In another controversy surrounding the prize, the disgraced leader of the ZAKA emergency services group, Yehuda Meshi-Zahav, relinquished the award last month after widespread allegations of sexual abuse against him. He had been declared a winner of the Israel Prize’s lifetime achievement award for his contributions to Israeli society.
Rectors from seven of Israel’s nine research universities protested Gallant’s decision to withhold Israel’s most prestigious prize from Goldreich over his political views, telling the education minister on Sunday that they believe he doesn’t have the authority to do so.

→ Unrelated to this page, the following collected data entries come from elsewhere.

--- src/rtl/elpis_print_pkg.sv ---
// Shared register map and bit positions for the Elpis print port.
package elpis_print_pkg;

  localparam logic [31:0] DEFAULT_BASE_ADDR = 32'h3000_0000;

  localparam logic [3:0] STATUS_OFF = 4'h0;
  localparam logic [3:0] DATA_OFF   = 4'h4;
  localparam logic [3:0] CTRL_OFF   = 4'h8;

  localparam int ST_NOT_EMPTY = 0;
  localparam int ST_FULL      = 1;
  localparam int ST_UNDERFLOW = 2;
  localparam int ST_COUNT_LSB = 8;

  localparam int CTRL_FLUSH  = 0;
  localparam int CTRL_CLR_UF = 1;

  function automatic logic [31:0] status_word(input logic not_empty, input logic full,
                                              input logic underflow, input logic [7:0] count);
    status_word = '0;
    status_word[ST_NOT_EMPTY] = not_empty;
    status_word[ST_FULL] = full;
    status_word[ST_UNDERFLOW] = underflow;
    status_word[ST_COUNT_LSB +: 8] = count;
  endfunction

endpackage

--- src/rtl/print_fifo.sv ---
// Synchronous FIFO of 32-bit print words with flush and a registered not-empty flag.
module print_fifo #(
  parameter int DEPTH = 8,
  localparam int AW = $clog2(DEPTH),
  localparam int CW = AW + 1
) (
  input  logic          clk,
  input  logic          rst,
  input  logic          push,
  input  logic          pop,
  input  logic          flush,
  input  logic [31:0]   wdata,
  output logic [31:0]   rdata,
  output logic [CW-1:0] count,
  output logic          full,
  output logic          empty,
  output logic          pending
);

  logic [31:0]   mem [DEPTH];
  logic [AW-1:0] wr_ptr;
  logic [AW-1:0] rd_ptr;
  logic [CW-1:0] count_nxt;
  logic          push_ok;
  logic          pop_ok;

  assign full    = (count == CW'(DEPTH));
  assign empty   = (count == '0);
  assign push_ok = push && !full;
  assign pop_ok  = pop && !empty;
  assign rdata   = mem[rd_ptr];

  always_comb begin
    count_nxt = count;
    case ({push_ok, pop_ok})
      2'b10:   count_nxt = count + CW'(1);
      2'b01:   count_nxt = count - CW'(1);
      default: count_nxt = count;
    endcase
  end

  // Flush has priority over a same-cycle push: the word is dropped.
  always_ff @(posedge clk) begin
    if (rst || flush) begin
      wr_ptr  <= '0;
      rd_ptr  <= '0;
      count   <= '0;
      pending <= 1'b0;
    end else begin
      if (push_ok) wr_ptr <= wr_ptr + AW'(1);
      if (pop_ok) rd_ptr <= rd_ptr + AW'(1);
      count   <= count_nxt;
      pending <= (count_nxt != '0);
    end
  end

  always_ff @(posedge clk) begin
    if (push_ok) mem[wr_ptr] <= wdata;
  end

endmodule

--- src/rtl/elpis_print_port.sv ---
// Print word channel from the Elpis core to Caravel firmware: FIFO plus a
// Wishbone slave with STATUS / DATA / CTRL registers.
module elpis_print_port
  import elpis_print_pkg::*;
#(
  parameter int          DEPTH     = 8,
  parameter logic [31:0] BASE_ADDR = DEFAULT_BASE_ADDR
) (
  input  logic        wb_clk_i,
  input  logic        wb_rst_i,
  input  logic        print_valid,
  input  logic [31:0] print_data,
  output logic        print_ready,
  input  logic        wbs_cyc_i,
  input  logic        wbs_stb_i,
  input  logic        wbs_we_i,
  input  logic [3:0]  wbs_sel_i,
  input  logic [31:0] wbs_adr_i,
  input  logic [31:0] wbs_dat_i,
  output logic        wbs_ack_o,
  output logic [31:0] wbs_dat_o,
  output logic        print_pending
);

  localparam int CW = $clog2(DEPTH) + 1;

  logic [CW-1:0] count;
  logic          full;
  logic          empty;
  logic [31:0]   head;
  logic [3:0]    off;
  logic          req;
  logic          data_rd;
  logic          ctrl_wr;
  logic          flush;
  logic          clr_uf;
  logic          underflow;
  logic [31:0]   rd_word;
  logic          unused;

  assign unused = ^{wbs_sel_i[3:1], wbs_dat_i[31:2]};

  // Gating on !wbs_ack_o keeps a held strobe from issuing a back-to-back access.
  assign off     = wbs_adr_i[3:0];
  assign req     = wbs_cyc_i && wbs_stb_i && (wbs_adr_i[31:4] == BASE_ADDR[31:4]) && !wbs_ack_o;
  assign data_rd = req && !wbs_we_i && (off == DATA_OFF);
  assign ctrl_wr = req && wbs_we_i && (off == CTRL_OFF) && wbs_sel_i[0];
  assign flush   = ctrl_wr && wbs_dat_i[CTRL_FLUSH];
  assign clr_uf  = ctrl_wr && wbs_dat_i[CTRL_CLR_UF];

  print_fifo #(.DEPTH(DEPTH)) u_fifo (
    .clk     (wb_clk_i),
    .rst     (wb_rst_i),
    .push    (print_valid),
    .pop     (data_rd),
    .flush   (flush),
    .wdata   (print_data),
    .rdata   (head),
    .count   (count),
    .full    (full),
    .empty   (empty),
    .pending (print_pending)
  );

  assign print_ready = !full;

  always_comb begin
    rd_word = '0;
    if (!wbs_we_i) begin
      case (off)
        STATUS_OFF: rd_word = status_word(!empty, full, underflow, 8'(count));
        DATA_OFF:   rd_word = empty ? '0 : head;
        default:    rd_word = '0;
      endcase
    end
  end

  always_ff @(posedge wb_clk_i) begin
    if (wb_rst_i) begin
      wbs_ack_o <= 1'b0;
      wbs_dat_o <= '0;
      underflow <= 1'b0;
    end else begin
      wbs_ack_o <= req;
      wbs_dat_o <= req ? rd_word : '0;
      if (data_rd && empty) underflow <= 1'b1;
      else if (clr_uf) underflow <= 1'b0;
    end
  end

endmodule

--- config.mk ---
export PLATFORM = sky130hd
export DESIGN_NAME = elpis_print_port
export DESIGN_NICKNAME = d
export VERILOG_FILES = /design/src/rtl/elpis_print_pkg.sv /design/src/rtl/print_fifo.sv /design/src/rtl/elpis_print_port.sv
export SDC_FILE = /design/constraint.sdc
export NUM_CORES = 1
export LEC_CHECK = 0
export ABC_CLOCK_PERIOD_IN_PS = 5400
export CAP_MARGIN = 20
export CORE_MARGIN = 10
export CORE_UTILIZATION = 30
export DETAILED_ROUTE_END_ITERATION = 10
export HOLD_SLACK_MARGIN = 0.05
export MAX_ROUTING_LAYER = met4
export PLACE_DENSITY = 0.5
export SYNTH_ARGS = -nofsm -noshare
export SYNTH_HDL_FRONTEND = slang
export SYNTH_SLANG_ARGS = --single-unit
--- constraint.sdc ---
create_clock -name wb_clk_i -period 5.4 [get_ports wb_clk_i]
set_clock_uncertainty 0.2 [all_clocks]
set_input_delay 0.81 -clock wb_clk_i [delete_from_list [all_inputs] [get_ports wb_clk_i]]
set_output_delay 0.81 -clock wb_clk_i [all_outputs]
set_load 0.05 [all_outputs]
* Word-level counts from Yosys, hierarchy flattened *
Memories as Yosys holds them, arrays and structs flattened. A register that Yosys moved wholly into a read port is not among the register bits.
Index checks and enable logic that the tools add are counted.

cells by class
  multiply operators = 0
  add/sub/neg operators = 4
  reduce and logical (&&, ||, !) cells = 23
  bitwise operators = 1
  muxes and demuxes = 9
  divide/modulo/power cells = 0
  magnitude comparators = 0
  eq/ne operators = 6
  shift-type cells = 0

operators by type and width
  cell                                              count
  one-hot mux 32 bit (2 select lines)               1
  2-to-1 mux 32 bit                                 1
  == test 28 x 26 -> 1 bit, second input constant   1
  logical AND 1 bit                                 13
  == test 4 bit, second input constant              2
  logical NOT 4 bit                                 2
  one-hot mux 4 bit (2 select lines)                1
  adder 3 x 1 -> 3 bit, second input constant       2
  2-to-1 mux 3 bit                                  2
  adder 4 x 1 -> 4 bit, second input constant       1
  == test 4 x 3 -> 1 bit, second input constant     1
  logical NOT 1 bit                                 4
  2-to-1 mux 1 bit                                  4
  nonzero test 4 bit                                1
  subtractor 4 x 1 -> 4 bit, second input constant  1
  OR reduction 3 bit                                1
  == test 2 x 1 -> 1 bit, second input constant     1
  == test 2 bit, second input constant              1
  nonzero test 2 bit                                1
  logical OR 1 bit                                  1
  inverter 1 bit                                    1

word-level totals
  flip-flop bits (word level) = 45
  word-level logic and storage cells = 51
  bits in writable memories = 256
  latch bits = 0
  output and inout bits = 35
  memories = 1
  bits in read-only memories = 0

memories
  name        depth  width  read ports  clocked after memory_dff  wr ports  RTL line          RTL
  u_fifo.mem  8      32     1           1                         1         print_fifo.sv:20  logic [31:0] mem [DEPTH];

* Longest topological paths before layout *
  depth after elaboration = 9
  gate-level depth with buffers = 13
  gate-level depth less buffers = 12

* Cells and area by module *
From an unflattened synthesis, not the netlist that was laid out.

second synthesis, totals
  cells, all modules = 589
  area, all modules = 11861.4 µm²

by module, submodules not included
  module            area each (µm²)  sequential area each (µm²)  cells each  times used
  print_fifo        10446.3          7967.6                      454         1
  elpis_print_port  1415.1           680.7                       135         1

* Worst setup path before layout *
OpenSTA, ideal clock, no wires.

  path kind = register to register
  start point = reg u_fifo.count[1]
  end point = mem u_fifo.mem[0][0], enable pin
  required time = 4.739 ns
  setup time = 0.461 ns
  clock period less this slack = 4.600 ns
  path slack = 0.800 ns
  path buffers = 1
  stages on the path, launching flop included = 7
  arrival time = 3.938 ns
  cells stage by stage = dfxtp_1 -> clkbuf_1 -> nor2_1 -> nand3b_1 -> nand2_1 -> or2_2 -> nor3_1

between the ends
  longest elaborated chain between the ends = 5

ends and longest elaborated chain
  item                                    RTL line                RTL
  start, declared                         print_fifo.sv:14        output logic [CW-1:0] count,
  start signal, assigned                  print_fifo.sv:52        count <= count_nxt;
  == test 4 bit                           print_fifo.sv:27        assign full = (count == CW'(DEPTH));
  logical NOT 1 bit                       -
  via print_ready                         elpis_print_port.sv:13  output logic print_ready,
  logical AND 1 bit                       print_fifo.sv:29        assign push_ok = push && !full;
  2-to-1 mux 1 bit                        print_fifo.sv:58        if (push_ok) mem[wr_ptr] <= wdata;
  2-to-1 mux 1 bit (implied by the code)  print_fifo.sv:58
  end, declared                           print_fifo.sv:20

The timed path passes the listed nets, and every way through them passes these cells.

* Final worst setup path *
  start point = in wbs_stb_i
  end point = reg u_fifo.pending

between the ends
  longest elaborated chain between the ends = 9
  elaborated cells between the ends (all ways) = 15

ends and longest elaborated chain
  item                                                     RTL line                RTL
  start, declared                                          elpis_print_port.sv:15  input logic wbs_stb_i,
  logical AND 1 bit (*) (3 in series)                      elpis_print_port.sv:45  assign req = wbs_cyc_i && wbs_stb_i && (wbs_adr_i[31:4] == BASE_ADDR[31:4]) && !wbs_ack_o;
  logical AND 1 bit (2 in series)                          elpis_print_port.sv:46  assign data_rd = req && !wbs_we_i && (off == DATA_OFF);
  logical AND 1 bit                                        print_fifo.sv:30        assign pop_ok = pop && !empty;
  == test 2 x 1 -> 1 bit or == test 2 bit (tied branches)  print_fifo.sv:35        case ({push_ok, pop_ok})
  one-hot mux 4 bit (2 select lines)                       print_fifo.sv:35
  nonzero test 4 bit                                       print_fifo.sv:53        pending <= (count_nxt != '0);
  end signal, assigned                                     print_fifo.sv:53
  end, declared                                            print_fifo.sv:17        output logic pending

Mark *: on every way between the ends. The rest lies on a longest branch, timed or not.
A chain may end at the register's enable or synchronous reset.

==> flow_metrics.tcl <==
set metrics [dict create \
    powerDensity_nw_per_um2 355.6 \
    h-tree-depth 2 \
    clk_pin_slew_ns 0.06 \
    core_area_um2 37580 \
    die_w_um 214.8 \
    layout_common_cells "edfxtp_1 (256), clkdlybuf4s50_1 (107), mux4_2 (64)" \
    start_kind "input pin" \
    wirelength_mm 25.29 \
    cts_tree "yes" \
    drtAntennaViolNets 0 \
    timing.final.hold_violations 0 \
    ys_seq_elements 304 \
    cts_inserted_buffers 34 \
    die-area_um2 46120 \
    leakage_nw 4.319 \
    synth_cell_types 39 \
    ff_latch_area_um2 8657 \
    syn_nets 671 \
    rows 71 \
    grt_max_degree 65 \
    wl_per_cell_um 20.63 \
    fill_cells 3427 \
    clk_path_buf_depth 3 \
    maxSlewViolCount 0 \
    syn_inst 560 \
    via_count 5578 \
    fin_crit_sh_pct 69.23 \
    fin_crit_ns 3.739 \
    holdWs_ns 0.2966 \
    antenna_found_initial 3 \
    clock_sinks 304 \
    routed_via_density 4.550 \
    cts_resized 0 \
    finalWeightedCongestion 0.8188 \
    worst_slew_pin_slew_ns 0.9762 \
    outcome "completed" \
    fmax_mhz 267.5 \
    cts_setup_buffers 0 \
    tns_ns 0 \
    remaining_drc_errors 0 \
    drtIter0Drc 284 \
    grt_remaining_overflow 0 \
    finalNetCount 797 \
    die_h_um 214.8 \
    clkLatencyLatePin_ns 0.50 \
    vdd_drop_max_uv 175.6 \
    area_delta_synth_final_pct 24.93 \
    syn_avg_cell_area_um2 20.32 \
    ctsHoldBuffers 0 \
    dp_hpwl_mm 14.40 \
    final_common_cell "edfxtp_1" \
    drive_gt1_share_pct 22.75 \
    critPathMaxFanout 8 \
    cap_viol_max_count 0 \
    hp-class "flip-flop to flip-flop" \
    netlist_area_um2 11380 \
    yosys_warnings 0 \
    rsz0062_at_grt "no" \
    dr.pass1.iters 4 \
    numPortBuffers 107 \
    critPathCaptureType "flip-flop" \
    multi_input_area_um2 2630 \
    yosysSeqAreaShare_pct 76.01 \
    crit_type "input pin to flip-flop" \
    maxSlewHeadroom_pct 34.79 \
    clockRootBuffer "clkbuf_16" \
    pin_count 141 \
    setup_viol 0 \
    grt_pass1_wl_mm 37.93 \
    start_util_pct 30.28 \
    grt_pass1_vias 6064 \
    cp.required_ns 5.54 \
    critPathArrivalTime_ns 3.87 \
    grt_usage_pct 11.19 \
]
==> metal layers <==
metal | part of all wire [%] | GRT usage, % | up-vias
li1 | - | - | 2526
met1 | 45 | 13.93 | 2869
met2 | 48 | 17.88 | 139
met3 | 5.1 | 2.795 | 44
met4 | 1.8 | 3.049 | 0
met5 | 0 | - | -
==> where the power goes <==
part	internal, mW	total, mW	switching [mW]
Combinational	0.0819	0.171	0.0889
Sequential	2.58	2.60	0.0130
Clock	1.40	2.29	0.884
==> path summary, 6_finish.rpt <==
kind | slack, ns | start | cells past startpoint | end
min reg2reg | 0.30 | u_fifo.wr_ptr[0] | 2 | u_fifo.wr_ptr[0]
max reg2reg | 2.22 | u_fifo.count[0] | 6 | u_fifo.mem[4][20]
max | 1.66 | wbs_stb_i | 13 | u_fifo.pending
min | 0.30 | u_fifo.wr_ptr[0] | 2 | u_fifo.wr_ptr[0]
==> final cells by class <==
type | instances | share of cell area, %
antenna | 3 | 0.05281
clock buffer | 44 | 6.769
clock inverter | 18 | 1.188
inverter | 1 | 0.02641
multi-input combinational | 228 | 18.50
sequential | 304 | 60.90
tap | 511 | 4.498
timing repair buffer | 117 | 8.063
==> cells by family (layout without fill, tap and decap cells) <==
| logic type | Yosys count | after routing | share of synthesized area [%] |
|---|---|---|---|
| AOI/OAI and AO/OA | 18 | 18 | 0.9457 |
| xor gates and xnor gates | 8 | 8 | 0.6157 |
| adders and majority gates | 5 | 5 | 0.5498 |
| buffers and inverters | 28 | 180 | 1.364 |
| DFF | 304 | 304 | 76.01 |
| muxes | 98 | 98 | 15.66 |
| other | 0 | 3 | 0 |
| and+or+nand+nor | 99 | 99 | 4.861 |
==> worst max-delay path, cell delays in order <==
cell and delay (ns):
clkdlybuf4s50_1 0.45, nor4bb_1 0.30, nand4_1 0.23, or2_0 0.42, nor3_1 0.36, ha_1 0.34, xor2_1 0.10, ha_1 0.19
a21oi_1 0.15, xor2_1 0.16, nor2_1 0.07, xnor2_1 0.18, a31oi_1 0.10
==> per-stage QoR <==
stage | setup slack, ns | utilization, % | instances | total power, mW | instance area [um2]
after detailed placement | 1.175 | 34.80 | 1161 | 2.822 | 13080
after global routing | 1.383 | 37.83 | 1226 | 5.254 | 14210
final | 1.661 | 37.83 | 1226 | 5.055 | 14210
after global placement | 1.220 | 34.80 | 1161 | 2.813 | 13080
after floorplan | 0.8004 | - | 560 | 2.712 | 11380
after CTS | 1.697 | 37.81 | 1223 | 5.136 | 14210
==> state kept, by name, summed over array words and instances, names as in the netlist, named ones only <==
register / cells
u_fifo.count: 4
u_fifo.rd_ptr: 3
wbs_ack_o: 1
u_fifo.pending: 1
underflow: 1
wbs_dat_o: 32
u_fifo.mem: 256
u_fifo.wr_ptr: 3
==> Yosys cell counts (all sizes together) <==
cell type | number | area [um2]
edfxtp | 256 | 7687
mux4 | 64 | 1441
nor2 | 53 | 249.0
dfxtp | 48 | 960.9
mux2i | 34 | 340.3
clkbuf | 14 | 52.55
buf | 13 | 98.85
nor4 | 13 | 100.1
a21oi | 10 | 50.05
nand2 | 7 | 26.28
ha | 5 | 62.56
nor3 | 5 | 25.02
nand3 | 4 | 20.02
xnor2 | 4 | 35.03
xor2 | 4 | 35.03
nand2b | 3 | 18.77
a31oi | 2 | 12.51
nand3b | 2 | 15.01
nand4 | 2 | 12.51
nor4b | 2 | 17.52
nor4bb | 2 | 20.02
or2 | 2 | 12.52
a211oi | 1 | 7.510
a22o | 1 | 8.760
and3b | 1 | 8.760
inv | 1 | 3.750
nand4b | 1 | 8.760
o21ai | 1 | 5.000
o21bai | 1 | 7.510
o22a | 1 | 8.760
o31ai | 1 | 7.510
or3 | 1 | 7.510
or4 | 1 | 11.26
Note: power is estimated with default switching activity, not from simulation.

The heads of the predominantly religious Bar-Ilan University and the West Bank-based Ariel University notably did not sign the letter.
Five of the eight winners of this year’s Israel Prize also protested the decision in a letter to Gallant.
“We express our deep sorrow that Prof. Goldreich will be absent from the festive ceremony,” wrote Ben-Dov, Bat-Adam, Zakowitz, Zarchi and Keshet.
On Sunday, Israel Prize laureate David Harel, a computer scientist who was awarded the prize in 2004, gave his award statue to Goldreich in an “alternative ceremony” at the Weizmann Institute.
Speaking at the event, Goldreich said that the decision by Gallant had wider repercussions for freedom of speech.
“This is bigger than me and it concerns us all,” Goldreich said. “The position taken by the education minister is just another small step in an ongoing process of de-legitimizing the left in Israel.”
Last month, Goldreich and hundreds of other academics signed a petition calling on the European Union to halt funding for Ariel University, which was established inside a settlement of the same name in the West Bank. The scholars said it legitimized settlement activity, which is seen by the Palestinians and much of the international community as an obstacle to peace.
Goldreich, a professor of computer science at Israel’s Weizmann Institute, has said he does not support the boycott movement against Israel but objects to building settlements.
The international movement for boycotts, divestment and sanctions against Israel, known as BDS, models itself on the campaign against apartheid South Africa. Israel views BDS as an assault on its very existence, pointing to the extreme views of some supporters and the movement’s refusal to endorse a two-state solution.